Written on the 9 August 2012 by James Perkins

HEALING AGENT IS A GROWING PROJECT

AN INVESTMENT in medical science seven years ago is about to reap worldwide rewards for a Brisbane company.

A breakthrough tissue-healing treatment developed by a Brisbane scientist is on the brink of being launched into international medical markets.

It was a chance meeting at a Boston biotechnology conference seven years ago that first put the project on the path to commercialisation.

Professor Zee Upton (pictured) and financier Greg Baynton worked in Brisbane offices just two kilometres apart.

But they had never met until they happened to share a table during a dinner break at the Boston conference.

Upton, a Queensland University of Technology biotechnology professor, was in the early stages of developing VitroGro ECM and enthusiastically described to Baynton how her product assisted in treating complex and difficult-to-heal wounds.

In lay terms, VitroGro ECM produces a favourable environment for healing. It acts like an adhesive agent, holding new cells in place while they begin the skin repair process.

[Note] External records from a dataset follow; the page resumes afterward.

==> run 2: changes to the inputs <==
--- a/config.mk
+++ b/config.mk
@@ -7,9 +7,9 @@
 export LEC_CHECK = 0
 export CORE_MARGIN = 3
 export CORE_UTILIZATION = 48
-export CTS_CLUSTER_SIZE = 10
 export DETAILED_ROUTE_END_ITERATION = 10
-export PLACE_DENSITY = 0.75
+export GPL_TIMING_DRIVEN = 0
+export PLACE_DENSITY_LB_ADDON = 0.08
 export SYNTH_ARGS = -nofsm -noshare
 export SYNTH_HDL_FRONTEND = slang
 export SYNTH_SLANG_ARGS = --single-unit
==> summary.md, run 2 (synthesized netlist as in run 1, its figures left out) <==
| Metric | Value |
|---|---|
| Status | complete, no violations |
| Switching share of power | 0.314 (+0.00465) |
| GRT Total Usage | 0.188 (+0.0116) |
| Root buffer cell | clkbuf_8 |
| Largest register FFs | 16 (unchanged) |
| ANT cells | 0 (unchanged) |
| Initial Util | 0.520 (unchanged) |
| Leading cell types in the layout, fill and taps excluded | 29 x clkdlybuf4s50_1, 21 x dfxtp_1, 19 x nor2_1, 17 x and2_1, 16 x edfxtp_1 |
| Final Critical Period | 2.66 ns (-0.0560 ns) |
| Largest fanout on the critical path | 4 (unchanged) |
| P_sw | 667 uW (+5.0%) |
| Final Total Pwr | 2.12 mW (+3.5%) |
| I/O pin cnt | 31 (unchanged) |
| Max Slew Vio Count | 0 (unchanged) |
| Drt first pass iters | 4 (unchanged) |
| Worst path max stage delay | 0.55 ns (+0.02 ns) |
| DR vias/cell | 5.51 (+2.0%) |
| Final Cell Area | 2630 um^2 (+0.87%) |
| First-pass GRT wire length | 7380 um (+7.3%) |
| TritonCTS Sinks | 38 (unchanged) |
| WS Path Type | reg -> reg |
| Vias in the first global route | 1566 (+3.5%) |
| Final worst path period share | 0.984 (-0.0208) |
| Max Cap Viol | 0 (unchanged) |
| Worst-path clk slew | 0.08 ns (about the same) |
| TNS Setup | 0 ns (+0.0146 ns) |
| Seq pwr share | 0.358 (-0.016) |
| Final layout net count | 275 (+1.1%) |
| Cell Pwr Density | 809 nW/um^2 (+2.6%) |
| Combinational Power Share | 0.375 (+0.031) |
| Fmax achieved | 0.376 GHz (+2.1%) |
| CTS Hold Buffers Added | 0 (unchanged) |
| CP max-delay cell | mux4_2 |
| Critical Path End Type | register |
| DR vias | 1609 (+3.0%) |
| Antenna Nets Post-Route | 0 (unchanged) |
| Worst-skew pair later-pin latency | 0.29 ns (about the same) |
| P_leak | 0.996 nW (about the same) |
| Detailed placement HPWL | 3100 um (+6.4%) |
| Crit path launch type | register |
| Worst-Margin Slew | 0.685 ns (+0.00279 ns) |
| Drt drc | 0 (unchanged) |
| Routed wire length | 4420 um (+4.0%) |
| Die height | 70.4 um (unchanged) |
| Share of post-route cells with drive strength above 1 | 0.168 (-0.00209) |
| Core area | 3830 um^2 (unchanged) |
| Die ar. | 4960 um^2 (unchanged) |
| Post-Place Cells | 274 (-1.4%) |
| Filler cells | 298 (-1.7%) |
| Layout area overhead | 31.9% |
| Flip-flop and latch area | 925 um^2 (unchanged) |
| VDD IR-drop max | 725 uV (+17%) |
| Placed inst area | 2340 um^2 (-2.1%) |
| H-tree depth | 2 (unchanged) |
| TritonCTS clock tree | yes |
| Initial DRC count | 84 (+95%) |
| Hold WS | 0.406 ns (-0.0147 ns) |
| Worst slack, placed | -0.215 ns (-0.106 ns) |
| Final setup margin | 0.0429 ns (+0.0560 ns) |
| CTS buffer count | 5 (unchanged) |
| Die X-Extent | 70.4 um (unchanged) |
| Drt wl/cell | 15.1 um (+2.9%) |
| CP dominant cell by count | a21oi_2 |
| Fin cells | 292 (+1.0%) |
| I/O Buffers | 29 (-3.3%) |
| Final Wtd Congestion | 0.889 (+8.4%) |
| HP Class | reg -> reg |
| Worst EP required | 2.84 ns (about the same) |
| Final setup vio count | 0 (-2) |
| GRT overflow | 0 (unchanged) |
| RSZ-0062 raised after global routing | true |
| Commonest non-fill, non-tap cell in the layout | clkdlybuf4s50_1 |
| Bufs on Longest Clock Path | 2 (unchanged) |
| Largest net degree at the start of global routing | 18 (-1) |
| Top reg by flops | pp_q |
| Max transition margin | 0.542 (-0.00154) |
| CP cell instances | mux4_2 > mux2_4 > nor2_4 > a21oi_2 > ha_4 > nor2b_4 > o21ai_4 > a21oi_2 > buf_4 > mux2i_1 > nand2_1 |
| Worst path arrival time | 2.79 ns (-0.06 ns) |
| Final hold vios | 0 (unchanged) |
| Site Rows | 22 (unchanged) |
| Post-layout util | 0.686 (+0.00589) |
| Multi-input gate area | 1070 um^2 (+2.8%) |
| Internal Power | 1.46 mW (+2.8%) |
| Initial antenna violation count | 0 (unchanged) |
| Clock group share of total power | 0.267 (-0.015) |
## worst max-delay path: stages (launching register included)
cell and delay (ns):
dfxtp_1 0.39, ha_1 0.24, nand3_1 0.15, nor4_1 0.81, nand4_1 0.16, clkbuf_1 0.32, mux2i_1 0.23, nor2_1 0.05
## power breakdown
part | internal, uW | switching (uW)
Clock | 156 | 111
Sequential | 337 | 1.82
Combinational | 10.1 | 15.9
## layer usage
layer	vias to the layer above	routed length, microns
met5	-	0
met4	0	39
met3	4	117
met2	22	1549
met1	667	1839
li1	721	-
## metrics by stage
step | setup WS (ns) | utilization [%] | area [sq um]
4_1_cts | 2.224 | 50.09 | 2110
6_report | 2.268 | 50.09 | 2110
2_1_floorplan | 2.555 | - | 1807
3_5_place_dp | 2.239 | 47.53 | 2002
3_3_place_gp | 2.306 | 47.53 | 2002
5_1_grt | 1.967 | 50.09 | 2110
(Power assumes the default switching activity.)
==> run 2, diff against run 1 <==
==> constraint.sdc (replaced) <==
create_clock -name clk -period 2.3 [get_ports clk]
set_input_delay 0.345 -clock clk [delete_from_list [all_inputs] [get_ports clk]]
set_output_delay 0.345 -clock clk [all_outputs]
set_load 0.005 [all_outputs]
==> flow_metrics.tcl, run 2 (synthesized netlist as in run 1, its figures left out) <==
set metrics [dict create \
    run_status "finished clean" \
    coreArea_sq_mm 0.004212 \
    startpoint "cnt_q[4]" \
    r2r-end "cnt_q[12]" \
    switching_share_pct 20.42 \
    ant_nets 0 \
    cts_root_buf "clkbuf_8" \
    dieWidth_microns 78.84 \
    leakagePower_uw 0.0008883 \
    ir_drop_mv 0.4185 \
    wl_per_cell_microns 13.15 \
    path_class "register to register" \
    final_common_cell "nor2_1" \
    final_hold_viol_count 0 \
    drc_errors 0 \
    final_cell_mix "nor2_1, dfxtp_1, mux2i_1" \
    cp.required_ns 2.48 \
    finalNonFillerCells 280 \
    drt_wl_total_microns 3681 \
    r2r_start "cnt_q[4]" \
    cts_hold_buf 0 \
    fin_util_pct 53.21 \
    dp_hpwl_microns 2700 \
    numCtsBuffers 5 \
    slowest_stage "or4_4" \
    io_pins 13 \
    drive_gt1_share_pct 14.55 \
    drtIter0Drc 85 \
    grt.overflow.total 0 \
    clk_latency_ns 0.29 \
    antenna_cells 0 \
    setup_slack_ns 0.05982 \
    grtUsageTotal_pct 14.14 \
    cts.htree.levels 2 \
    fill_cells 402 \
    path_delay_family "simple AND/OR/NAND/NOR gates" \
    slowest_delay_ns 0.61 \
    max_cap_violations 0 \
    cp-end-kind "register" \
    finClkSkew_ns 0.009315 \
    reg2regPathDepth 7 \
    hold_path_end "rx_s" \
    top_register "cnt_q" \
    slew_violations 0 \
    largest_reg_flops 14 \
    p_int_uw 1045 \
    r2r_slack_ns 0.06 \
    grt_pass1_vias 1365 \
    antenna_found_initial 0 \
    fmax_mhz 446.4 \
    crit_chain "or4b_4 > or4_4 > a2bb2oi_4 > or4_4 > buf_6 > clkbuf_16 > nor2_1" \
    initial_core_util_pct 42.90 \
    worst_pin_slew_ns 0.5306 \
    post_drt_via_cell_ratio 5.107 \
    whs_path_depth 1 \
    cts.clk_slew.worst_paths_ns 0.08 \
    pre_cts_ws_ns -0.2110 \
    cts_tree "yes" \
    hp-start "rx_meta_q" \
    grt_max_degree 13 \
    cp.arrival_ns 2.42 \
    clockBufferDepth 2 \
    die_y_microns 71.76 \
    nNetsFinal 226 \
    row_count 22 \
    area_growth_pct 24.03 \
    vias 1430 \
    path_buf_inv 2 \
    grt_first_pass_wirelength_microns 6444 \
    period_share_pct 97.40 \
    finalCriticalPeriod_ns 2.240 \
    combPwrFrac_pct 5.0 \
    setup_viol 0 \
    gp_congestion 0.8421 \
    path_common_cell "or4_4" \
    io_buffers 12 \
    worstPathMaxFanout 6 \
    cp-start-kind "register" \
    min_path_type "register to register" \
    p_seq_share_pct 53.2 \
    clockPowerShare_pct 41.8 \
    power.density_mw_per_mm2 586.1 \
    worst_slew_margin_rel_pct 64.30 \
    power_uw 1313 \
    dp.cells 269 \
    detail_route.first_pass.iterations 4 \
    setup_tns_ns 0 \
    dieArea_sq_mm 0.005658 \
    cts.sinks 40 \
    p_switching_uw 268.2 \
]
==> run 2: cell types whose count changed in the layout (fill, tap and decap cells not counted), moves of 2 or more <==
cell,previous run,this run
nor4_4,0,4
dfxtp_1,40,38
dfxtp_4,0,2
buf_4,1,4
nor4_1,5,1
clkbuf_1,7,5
`config.mk`:
```
export PLATFORM = sky130hd
export DESIGN_NAME = biquad_coeff_sequencer
export DESIGN_NICKNAME = d
export VERILOG_FILES = /design/src/rtl/biquad_coeff_sequencer.sv
export SDC_FILE = /design/constraint.sdc
export NUM_CORES = 1
export LEC_CHECK = 0
export ABC_CLOCK_PERIOD_IN_PS = 4600
export CAP_MARGIN = 15
export CORE_UTILIZATION = 45
export DETAILED_ROUTE_END_ITERATION = 8
export MAX_ROUTING_LAYER = met4
export PLACE_DENSITY = 0.74
export SLEW_MARGIN = 5
export SYNTH_ARGS = -nofsm -noshare
export SYNTH_HDL_FRONTEND = slang
export SYNTH_SLANG_ARGS = --single-unit
```
`constraint.sdc`:
```
create_clock -name clk -period 4.6 [get_ports clk]
set_input_delay 0.69 -clock clk [delete_from_list [all_inputs] [get_ports clk]]
set_output_delay 0.69 -clock clk [all_outputs]
set_load 0.01 [all_outputs]
```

Baynton, founder and managing director of Orbit Capital, was intrigued. Shortly after his initial meeting with Upton, he agreed to sink funds into the project.

After many stages of development and research, VitroGro ECM is on course to be launched in Europe this year by Brisbanebased Tissue Therapies.

Baynton is a director of the company. In a boost for the product’s worldwide profile, Tissue Therapies has been asked to showcase the product as the same Boston conference where Baynton and Upton first met.

Tissue Therapies CEO Steve Mercer says it is an “honour’’ to present a session at 2012 BIO, which will be attended by about 15,000 delegates from more than 60 countries.

“It is quite rare that a small company will be given the opportunity to present a session, and even rarer for a company from outside the United States to do so and we are grateful for the opportunity,” he says.

There are four patents pending on VitroGro ECM. It has succeeded in pre-clinical and clinical trials and the company has an application for sale lodged with the European Union.

“Following the EU application, we will lodge applications for sale in both Australia and Canada, as they have mutual agreements with the markets in the EU,” says Mercer.

There are 12 pallets of VitroGro ECM ready to go once the European authorities give it the all clear.

A further clinical trial of the product for the treatment of chronic venous ulcers will be done in the United States later this year.